El presidente Donald Trump anunció que el gobierno federal asumirá el control de la seguridad en Washington D.C. y desplegará a la Guardia Nacional para enfrentar la delincuencia que, según él, ha convertido a la capital en un lugar peligroso y dominado por pandillas. En conferencia de prensa, Trump calificó la medida como el “Día de la Liberación” para la ciudad y advirtió que, si es necesario, se podría recurrir a la intervención militar para restablecer el orden.
A pesar de estas declaraciones, las estadísticas oficiales muestran una reducción en los delitos violentos en Washington, lo que contrasta con la narrativa del presidente y de sectores republicanos que critican al gobierno demócrata local por su gestión en materia de seguridad y atención a personas sin hogar.

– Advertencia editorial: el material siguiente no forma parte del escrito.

==> config.mk <==
export PLATFORM = sky130hd
export DESIGN_NAME = generic_bus_arbiter
export DESIGN_NICKNAME = d
export VERILOG_FILES = /design/src/rtl/generic_bus_arbiter.sv
export SDC_FILE = /design/constraint.sdc
export NUM_CORES = 1
export LEC_CHECK = 0
export CORE_AREA = 2 2 122 124
export DETAILED_ROUTE_END_ITERATION = 7
export DIE_AREA = 0 0 124 126
export GPL_ROUTABILITY_DRIVEN = 1
export PLACE_DENSITY_LB_ADDON = 0.1
export SYNTH_ARGS = -nofsm -noshare
export SYNTH_HDL_FRONTEND = slang
export SYNTH_SLANG_ARGS = --single-unit
==> constraint.sdc <==
create_clock -name CLK -period 1.6 [get_ports CLK]
set_input_delay 0.32 -clock CLK [delete_from_list [all_inputs] [get_ports CLK]]
set_output_delay 0.32 -clock CLK [all_outputs]
set_load 0.1 [all_outputs]
==> src/rtl/generic_bus_arbiter.sv <==
// Round-robin N-to-1 arbiter for the generic bus: one registered grant is held per transfer.
// Optional transfer watchdog is enabled by defining GENERIC_BUS_ARB_TIMEOUT_EN.
module generic_bus_arbiter #(
    parameter int NUM_MASTERS    = 2,
    parameter int ADDR_W         = 32,
    parameter int DATA_W         = 32,
    parameter int TIMEOUT_CYCLES = 256
) (
    input  logic                              CLK,
    input  logic                              RST,
    input  logic [NUM_MASTERS*ADDR_W-1:0]     m_addr,
    input  logic [NUM_MASTERS*DATA_W-1:0]     m_wdata,
    input  logic [NUM_MASTERS*DATA_W/8-1:0]   m_byte_en,
    input  logic [NUM_MASTERS-1:0]            m_ren,
    input  logic [NUM_MASTERS-1:0]            m_wen,
    output logic [NUM_MASTERS*DATA_W-1:0]     m_rdata,
    output logic [NUM_MASTERS-1:0]            m_busy,
    output logic [NUM_MASTERS-1:0]            m_error,
    output logic [ADDR_W-1:0]                 s_addr,
    output logic [DATA_W-1:0]                 s_wdata,
    output logic [DATA_W/8-1:0]               s_byte_en,
    output logic                              s_ren,
    output logic                              s_wen,
    input  logic [DATA_W-1:0]                 s_rdata,
    input  logic                              s_busy,
    input  logic                              s_error
);
    localparam int BE_W  = DATA_W / 8;
    localparam int IDX_W = (NUM_MASTERS > 1) ? $clog2(NUM_MASTERS) : 1;

    if (NUM_MASTERS < 1 || NUM_MASTERS > 8 || TIMEOUT_CYCLES < 1) begin : g_bad_params
        $error("generic_bus_arbiter: illegal parameter value");
    end

    typedef enum logic {IDLE, GRANT} state_t;

    state_t                 state;
    logic [IDX_W-1:0]       gnt;
    logic [IDX_W-1:0]       last;
    logic [IDX_W-1:0]       winner;
    logic [NUM_MASTERS-1:0] req;
    logic                   done;
    logic                   tmo;

`ifdef GENERIC_BUS_ARB_TIMEOUT_EN
    localparam int CNT_W = $clog2(TIMEOUT_CYCLES + 1);
    logic [CNT_W-1:0] cnt;
    assign tmo = (state == GRANT) & s_busy & (cnt == CNT_W'(TIMEOUT_CYCLES));
`else
    assign tmo = 1'b0;
`endif

    assign req  = m_ren | m_wen;
    assign done = (state == GRANT) & ~s_busy;

    // Scan upward from last+1: first the masters above last, then wrap to 0..last.
    always_comb begin
        winner = '0;
        for (int j = NUM_MASTERS - 1; j >= 0; j--) begin
            if (req[j] && IDX_W'(j) <= last) winner = IDX_W'(j);
        end
        for (int j = NUM_MASTERS - 1; j >= 0; j--) begin
            if (req[j] && IDX_W'(j) > last) winner = IDX_W'(j);
        end
    end

    always_comb begin
        s_addr    = '0;
        s_wdata   = '0;
        s_byte_en = '0;
        s_ren     = 1'b0;
        s_wen     = 1'b0;
        m_rdata   = '0;
        m_busy    = '1;
        m_error   = '0;
        for (int i = 0; i < NUM_MASTERS; i++) begin
            if (state == GRANT && gnt == IDX_W'(i)) begin
                s_addr    = m_addr[i*ADDR_W +: ADDR_W];
                s_wdata   = m_wdata[i*DATA_W +: DATA_W];
                s_byte_en = m_byte_en[i*BE_W +: BE_W];
                s_wen     = m_wen[i] & ~tmo;
                s_ren     = m_ren[i] & ~m_wen[i] & ~tmo;
                if (done) begin
                    m_busy[i]                  = 1'b0;
                    m_rdata[i*DATA_W +: DATA_W] = s_rdata;
                    m_error[i]                 = s_error;
                end else if (tmo) begin
                    m_busy[i]  = 1'b0;
                    m_error[i] = 1'b1;
                end
            end
        end
    end

    always_ff @(posedge CLK or posedge RST) begin
        if (RST) begin
            state <= IDLE;
            gnt   <= '0;
            last  <= IDX_W'(NUM_MASTERS - 1);
`ifdef GENERIC_BUS_ARB_TIMEOUT_EN
            cnt   <= '0;
`endif
        end else begin
            case (state)
                IDLE: begin
                    if (|req) begin
                        gnt   <= winner;
                        state <= GRANT;
`ifdef GENERIC_BUS_ARB_TIMEOUT_EN
                        cnt   <= '0;
`endif
                    end
                end
                GRANT: begin
                    // Normal completion has priority; the watchdog only fires while s_busy is high.
                    if (done || tmo) begin
                        last  <= gnt;
                        state <= IDLE;
                    end
`ifdef GENERIC_BUS_ARB_TIMEOUT_EN
                    else if (s_busy) begin
                        cnt <= cnt + 1'b1;
                    end
`endif
                end
                default: state <= IDLE;
            endcase
        end
    end

endmodule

Trump comparó la capital estadounidense con ciudades consideradas peligrosas a nivel mundial, como Bagdad y Ciudad de México, buscando destacar la gravedad que atribuye a la situación.
Esta acción forma parte de una política más amplia impulsada por Trump, que ya ha implementado medidas similares en otras regiones, como el despliegue de la Guardia Nacional en Los Ángeles para controlar protestas contra redadas migratorias. Además, el mandatario ha manifestado su intención de replicar este tipo de intervención en otras grandes ciudades estadounidenses, como Nueva York y Chicago, en un contexto donde Washington D.C., por su condición de distrito federal, está bajo la supervisión directa del Congreso.